Yearly Archives: 2017

Opportunity: 2050 Climate Group Young Leaders Development Programme

This post comes from Creative Carbon Scotland

The 2050 Climate Group are looking for bright, passionate young professionals and recent graduates (aged ~ 20-30) working in any sector/industry across Scotland to join this year’s 2050 Young Leaders Development Programme (YLDP).
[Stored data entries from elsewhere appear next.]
**src/rtl/fetch_pkg.sv**
```systemverilog
// Shared types and default widths for the fetch sequencer.
package fetch_pkg;

  typedef enum logic [1:0] {
    IDLE = 2'd0,
    RUN  = 2'd1,
    DONE = 2'd2
  } fetch_state_t;

  localparam int DEFAULT_PC_BITS  = 12;
  localparam int DEFAULT_CNT_BITS = 16;

endpackage

```
**src/rtl/pc_next_calc.sv**
```systemverilog
// Combinational next-PC: sequential step, absolute or PC-relative branch,
// plus detection of the last memory address.
module pc_next_calc #(
  parameter int PC_BITS = 12
) (
  input  logic [PC_BITS-1:0] pc,
  input  logic               br_taken,
  input  logic               br_abs,
  input  logic [PC_BITS-1:0] br_target,
  output logic [PC_BITS-1:0] next_pc,
  output logic               at_end
);

  localparam logic [PC_BITS-1:0] PC_ONE = {{(PC_BITS-1){1'b0}}, 1'b1};

  always_comb begin
    next_pc = pc + PC_ONE;
    if (br_taken) begin
      // Relative targets are two's-complement; the add wraps modulo 2**PC_BITS.
      next_pc = br_abs ? br_target : (pc + br_target);
    end
  end

  assign at_end = (pc == {PC_BITS{1'b1}});

endmodule

```
**src/rtl/fetch_sequencer.sv**
```systemverilog
// Program-counter controller: IDLE/RUN/DONE sequencing with stall, branch,
// halt, saturating retire counter and sticky end-of-memory overrun flag.
module fetch_sequencer
  import fetch_pkg::*;
#(
  parameter int                  PC_BITS  = DEFAULT_PC_BITS,
  parameter logic [PC_BITS-1:0]  START_PC = '0,
  parameter int                  CNT_BITS = DEFAULT_CNT_BITS
) (
  input  logic                clk,
  input  logic                reset,
  input  logic                start,
  input  logic                stall,
  input  logic                halt,
  input  logic                br_taken,
  input  logic                br_abs,
  input  logic [PC_BITS-1:0]  br_target,
  output logic [PC_BITS-1:0]  pc,
  output logic                fetch_valid,
  output logic                busy,
  output logic                done,
  output logic                overrun,
  output logic [CNT_BITS-1:0] instr_count
);

  localparam logic [CNT_BITS-1:0] CNT_ONE = {{(CNT_BITS-1){1'b0}}, 1'b1};

  fetch_state_t        state_q, state_d;
  logic [PC_BITS-1:0]  pc_q, pc_d;
  logic [CNT_BITS-1:0] count_q, count_d;
  logic                overrun_q, overrun_d;

  logic [PC_BITS-1:0]  calc_pc;
  logic                at_end;
  logic [CNT_BITS-1:0] count_inc;

  pc_next_calc #(
    .PC_BITS(PC_BITS)
  ) u_pc_next_calc (
    .pc        (pc_q),
    .br_taken  (br_taken),
    .br_abs    (br_abs),
    .br_target (br_target),
    .next_pc   (calc_pc),
    .at_end    (at_end)
  );

  assign count_inc = (count_q == {CNT_BITS{1'b1}}) ? count_q : (count_q + CNT_ONE);

  always_comb begin
    state_d   = state_q;
    pc_d      = pc_q;
    count_d   = count_q;
    overrun_d = overrun_q;
    case (state_q)
      IDLE, DONE: begin
        if (start) begin
          state_d   = RUN;
          pc_d      = START_PC;
          count_d   = '0;
          overrun_d = 1'b0;
        end
      end
      RUN: begin
        if (halt) begin
          state_d = DONE;
          count_d = count_inc;
        end else if (!stall) begin
          count_d = count_inc;
          if (br_taken) begin
            pc_d = calc_pc;
          end else if (at_end) begin
            // Falling off the last address ends the program; pc stays put.
            state_d   = DONE;
            overrun_d = 1'b1;
          end else begin
            pc_d = calc_pc;
          end
        end
      end
      default: state_d = IDLE;
    endcase
  end

  always_ff @(posedge clk) begin
    if (reset) begin
      state_q   <= IDLE;
      pc_q      <= START_PC;
      count_q   <= '0;
      overrun_q <= 1'b0;
    end else begin
      state_q   <= state_d;
      pc_q      <= pc_d;
      count_q   <= count_d;
      overrun_q <= overrun_d;
    end
  end

  assign pc          = pc_q;
  assign busy        = (state_q == RUN);
  assign fetch_valid = (state_q == RUN) && !stall;
  assign done        = (state_q == DONE);
  assign overrun     = overrun_q;
  assign instr_count = count_q;

endmodule
```
**config.mk**
```make
export PLATFORM = sky130hd
export DESIGN_NAME = fetch_sequencer
export DESIGN_NICKNAME = d
export VERILOG_FILES = /design/src/rtl/fetch_pkg.sv /design/src/rtl/pc_next_calc.sv /design/src/rtl/fetch_sequencer.sv
export SDC_FILE = /design/constraint.sdc
export NUM_CORES = 1
export LEC_CHECK = 0
export ABC_AREA = 1
export CAP_MARGIN = 15
export CELL_PAD_IN_SITES_DETAIL_PLACEMENT = 1
export CELL_PAD_IN_SITES_GLOBAL_PLACEMENT = 1
export CORE_MARGIN = 5
export CORE_UTILIZATION = 32
export CTS_CLUSTER_SIZE = 40
export DETAILED_ROUTE_END_ITERATION = 7
export GPL_TIMING_DRIVEN = 0
export PLACE_DENSITY = 0.79
export SKIP_CTS_REPAIR_TIMING = 1
export SLEW_MARGIN = 25
export SYNTH_ARGS = -nofsm -noshare
export SYNTH_HDL_FRONTEND = slang
export SYNTH_SLANG_ARGS = --single-unit
```
**constraint.sdc**
```tcl
create_clock -name clk -period 1.95 [get_ports clk]
set_input_delay 0.4875 -clock clk [delete_from_list [all_inputs] [get_ports clk]]
set_output_delay 0.4875 -clock clk [all_outputs]
set_load 0.01 [all_outputs]
```
* Word-level counts from Yosys, hierarchy flattened
Index checks and enable logic that the tools add are counted.
Operators by class: equal/unequal tests 13, muxes and demuxes 25, add/subtract/negate cells 3, reductions and logical operators 9
Operators by type and width (count):
- 12-bit 2-to-1 mux | 7
- 16-bit 2-to-1 mux | 4
- 16-bit case mux with 2 select lines | 1
- 12-bit case mux with 2 select lines | 1
- 16-bit by 1-bit adder with 16-bit output (second input constant) | 1
- 16-bit == test (second input constant) | 1
- 12-bit by 1-bit adder with 12-bit output (second input constant) | 1
- 12-bit adder | 1
- 12-bit == test (second input constant) | 1
- 2-bit 2-to-1 mux | 5
- 3-bit != test (second input constant) | 3
- 2-bit != test (second input constant) | 4
- 6-bit AND reduction | 1
- 1-bit 2-to-1 mux | 5
- 5-bit AND reduction | 1
- 2-bit case mux with 2 select lines | 1
- 4-bit AND reduction | 1
- 3-bit by 2-bit != test with 1-bit output (second input constant) | 1
- 3-bit AND reduction | 1
- 2-bit by 1-bit == test with 1-bit output (second input constant) | 1
- 2-bit == test (second input constant) | 1
- 2-bit zero test | 1
- 2-bit by 1-bit != test with 1-bit output (second input constant) | 1
- 1-bit case mux with 2 select lines | 1
- 4 further kinds | 4
Word-level totals: word-level logic and storage cells 54, flip-flop bits (word level) 31, output and inout bits 32, input port bits 19

* Longest topological paths before layout
depth after elaboration 8, gate-level depth with buffers 12, depth with buffers taken out 12

* Cells and area by module
A second synthesis with hierarchy kept.
Second synthesis, totals: cells, all modules 489, area total of the unflattened synthesis 2861.5 um^2
Modules (own cells, without submodules):
- fetch_sequencer | sequential area each 620.6 um^2, instances 1, area an instance 1757.9 um^2, cells each 271
- pc_next_calc | sequential area each 0.0 um^2, instances 1, area an instance 1103.6 um^2, cells each 218

* Worst setup path after synthesis
No wires, ideal clock.
kind in2reg, start point in br_target[0], end point reg pc_q[6], in the netlist pc[6], library setup time 0.132 ns, path buffers 0, setup slack -0.090 ns, arrival 1.908 ns, stages on the path 11, data required time 1.818 ns, cell sequence ha_1 -> fa_1 -> nand3_1 -> nand3_1 -> nand2_1 -> nand2_1 -> or2_2 -> nand3_1 -> nand2_1 -> nand2_1 -> a21oi_1
On the way: longest elaborated chain between the ends 8
RTL lines:
- start, declared | line fetch_sequencer.sv:17 | input logic [PC_BITS-1:0] br_target,
- 12-bit adder (*) | line pc_next_calc.sv:20 | next_pc = br_abs ? br_target : (pc + br_target);
- 12-bit 2-to-1 mux (*) | line pc_next_calc.sv:20
- 12-bit 2-to-1 mux (*) | line pc_next_calc.sv:18 | if (br_taken) begin
- 12-bit 2-to-1 mux | line fetch_sequencer.sv:72 | end else if (at_end) begin
- 12-bit 2-to-1 mux (*) | line fetch_sequencer.sv:70 | if (br_taken) begin
- 12-bit 2-to-1 mux (*) | line fetch_sequencer.sv:68 | end else if (!stall) begin
- 12-bit 2-to-1 mux (*) | line fetch_sequencer.sv:65 | if (halt) begin
- 12-bit case mux with 2 select lines (*) | line fetch_sequencer.sv:55 | case (state_q)
- end signal, assigned | line fetch_sequencer.sv:93 | pc_q <= pc_d;
- end, declared | line fetch_sequencer.sv:29 | logic [PC_BITS-1:0] pc_q, pc_d;
Mark *: on every way between the ends. The rest lies on a longest branch, timed or not. The select of a mux whose other input is x is not followed. A chain may end at the register's enable or synchronous reset.

* Worst setup path in the final report
start point reg state_q[1], end point out done
On the way: longest elaborated chain between the ends 1
RTL lines:
- start, declared | line fetch_sequencer.sv:28 | fetch_state_t state_q, state_d;
- start signal, assigned | line fetch_sequencer.sv:92 | state_q <= state_d;
- 2-bit == test | line fetch_sequencer.sv:102 | assign done = (state_q == DONE);
- end, declared | line fetch_sequencer.sv:21 | output logic done,
Every way passes these cells.

==> flow_summary.yaml <==
setup_path:
  path_class: "register to primary output"
  crit_start: "state_q[1]"
  r2r_end: "pc[4]"
  crit_path_cell_trace: "inv_1 > nor2_1 > clkdlybuf4s50_1"
  arrival_ns: 1.44
  worstPathMaxFanout: 3
  r2r_setup_slack_ns: 0.10
  crit_required_ns: 1.46
  critPathLaunchType: "register"
  cp-endpoint: "done"
  crit_slowest_cell: "clkdlybuf4s50_1"
  cp_top_family: "buffers and inverters"
  end_kind: "primary output"
  critical_path.max_stage_delay_ns: 0.57
  worstSetupPathDepth: 3
  r2r_cells: 9
  r2r-start: "pc[3]"
  path_buf_inv: 2
routing:
  first_pass_iters: 4
  vias: 3203
  initialDrtViolationCount: 101
  via_per_inst: 5.22
  drt-total-wl_mm: 9.64
  drtAntennaViolNets: 0
  wl_met1_mm: 4.33
  met3_length_um: 237
  wl_per_cell_um: 15.7
  highest_layer: "met4"
  route.met2.wl_mm: 4.84
  drc: 0
layout:
  layout.nets: 541
  fill_cells: 1075
  final_common_cell: "nand2_1"
  layout-drive-gt1-share: 0.141
  area_growth_pct: 41.5
  mostFrequentLayoutCells: "nand2_1 (126), nor2_1 (53), inv_1 (49), a21oi_1 (46), clkdlybuf4s50_1 (37)"
  final_util: 0.457
  n_antenna_cell: 0
  finalInstanceArea_um2: 3700
synthesis:
  synth_top_family_by_area: "simple AND/OR/NAND/NOR gates"
  synth_fa_ha_area_frac: 0.0699
  synth_compound_area_frac: 0.133
  avgSynthCellArea_um2: 5.92
  synth_simple_gate_area_frac: 0.425
  synth.area.mux_share: 0
  yosysUniqueCellTypes: 32
  synthCells: 442
  syn_area_um2: 2620
  synthXorXnorAreaFrac: 0.0402
  yosysWarnings: 0
  ys_ff_latch: 31
  syn-num-nets: 475
  ys_seq_area_frac: 0.237
timing:
  whs_ns: 0.486
  slew_violations: 0
  min_period_ns: 1.92
  worst_pin_slew_ns: 0.531
  max_freq_ghz: 0.520
  skew_ns: 0.00859
  slew_headroom: 0.646
  period_share: 0.987
  setup_violations: 0
  hold_viol_final: 0
  fin_ws_ns: 0.0257
worst_hold_path:
  holdPathStages: 2
  min-delay-path-class: "register to register"
  hp-start: "instr_count[9]"
floorplanning:
  dieHeight_um: 100
  row_count: 33
  core_area_um2: 8090
  start_util: 0.323
  die_area_um2: 10100
  die_w_um: 100
  num_io_pins: 51
power_and_ir_drop:
  ir_worst_vdd_mv: 0.374
  switching_share: 0.348
  p_leak_nw: 1.62
  seq_power_share: 0.402
  p_per_area_nw_per_um2: 471
  p_comb_frac: 0.304
  intPower_mw: 1.14
  p_switching_mw: 0.607
  clkPwrFrac: 0.295
global_route:
  grt_max_degree: 11
  grt_util_all_layers: 0.186
  antenna_found_initial: 0
  grt_first_pass_wirelength_mm: 15.2
  grt_overflow: 0
  first_global_vias: 3256
clock_tree:
  cts_buffer_depth: 2
  tritoncts: "built"
  clock-sinks: 31
  htreeDepth: 2
  cts_root_buffer: "clkbuf_8"
  path_clk_slew_ns: 0.07
  clk_latency_ns: 0.29
  cts_buffers: 5
place:
  dp_hpwl_mm: 7.12
  gp_congestion: 0.846
  portBuffers: 50
  place_ws_ns: -0.635
  placed_area_um2: 3260
flow_run:
  maxCapViolations: 0
status:
  status: "finished, final reports clean"
==> worst min-delay path, stage by stage, from the launching register on <==
cell and delay (ns):
dfxtp_1 0.34, inv_1 0.06, a21oi_1 0.05
==> power groups by stage <==
stage	combinational, mW	sequential [mW]	clock (mW)
global placement	0.454	0.701	0
global route	0.590	0.704	0.559
floorplan	0.275	0.702	0
detailed placement	0.461	0.703	0
finish	0.529	0.700	0.514
CTS	0.466	0.689	0.530
==> cell families (layout without fill, tap and decap cells) <==
group	after synthesis	count (layout)
and+or+nand+nor	256	256
DFF	31	31
adders and majority gates	14	14
buffers and inverters	62	129
AOI/OAI and AO/OA	67	67
xor gates and xnor gates	12	12
==> state kept, by name, indices dropped and copies added, names as in the netlist <==
signal,count
instr_count,16
pc,12
state_q,2
overrun,1
==> final cells by class <==
class | instances | area (um^2) | share of cell area
Buffer | 8 | 51.3 | 0.0139
Clock buffer | 7 | 76.3 | 0.0206
Clock inverter | 1 | 5.00 | 0.00135
Inverter | 54 | 203 | 0.0548
Multi-Input combinational cell | 349 | 2000 | 0.540
Sequential cell | 31 | 633 | 0.171
Tap cell | 105 | 131 | 0.0355
Timing Repair Buffer | 59 | 601 | 0.162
As a 2050 Young Leader, you will:

  • Receive leadership training from Scotland’s foremost experts
  • Build knowledge of climate change issues and solutions facing Scotland’s people and private, public and third sectors
  • Improve your communication and influencing skills
  • Increase your confidence in your ability to tackle climate change
  • Build your CV with skills and experience
  • Be part of a growing network of passionate, diverse young people
  • Inspire others to actively contribute towards taking action now and shaping a sustainable future for all

To join the 2050 Young Leaders Development Programme you will need:

  • Passion and ambition
  • A desire to develop your leadership, communication and networking skills
  • Personal drive and energy
  • A willingness to attend at least 6 Saturday training and development sessions over the course of a year to enhance your knowledge and skills
  • The enthusiasm to use the knowledge and skills learnt to take action on climate change

How to apply:

The 2050 Climate Group are pleased to offer this leadership programme at no financial cost to participants, other than the costs associated with travel costs to each of the events.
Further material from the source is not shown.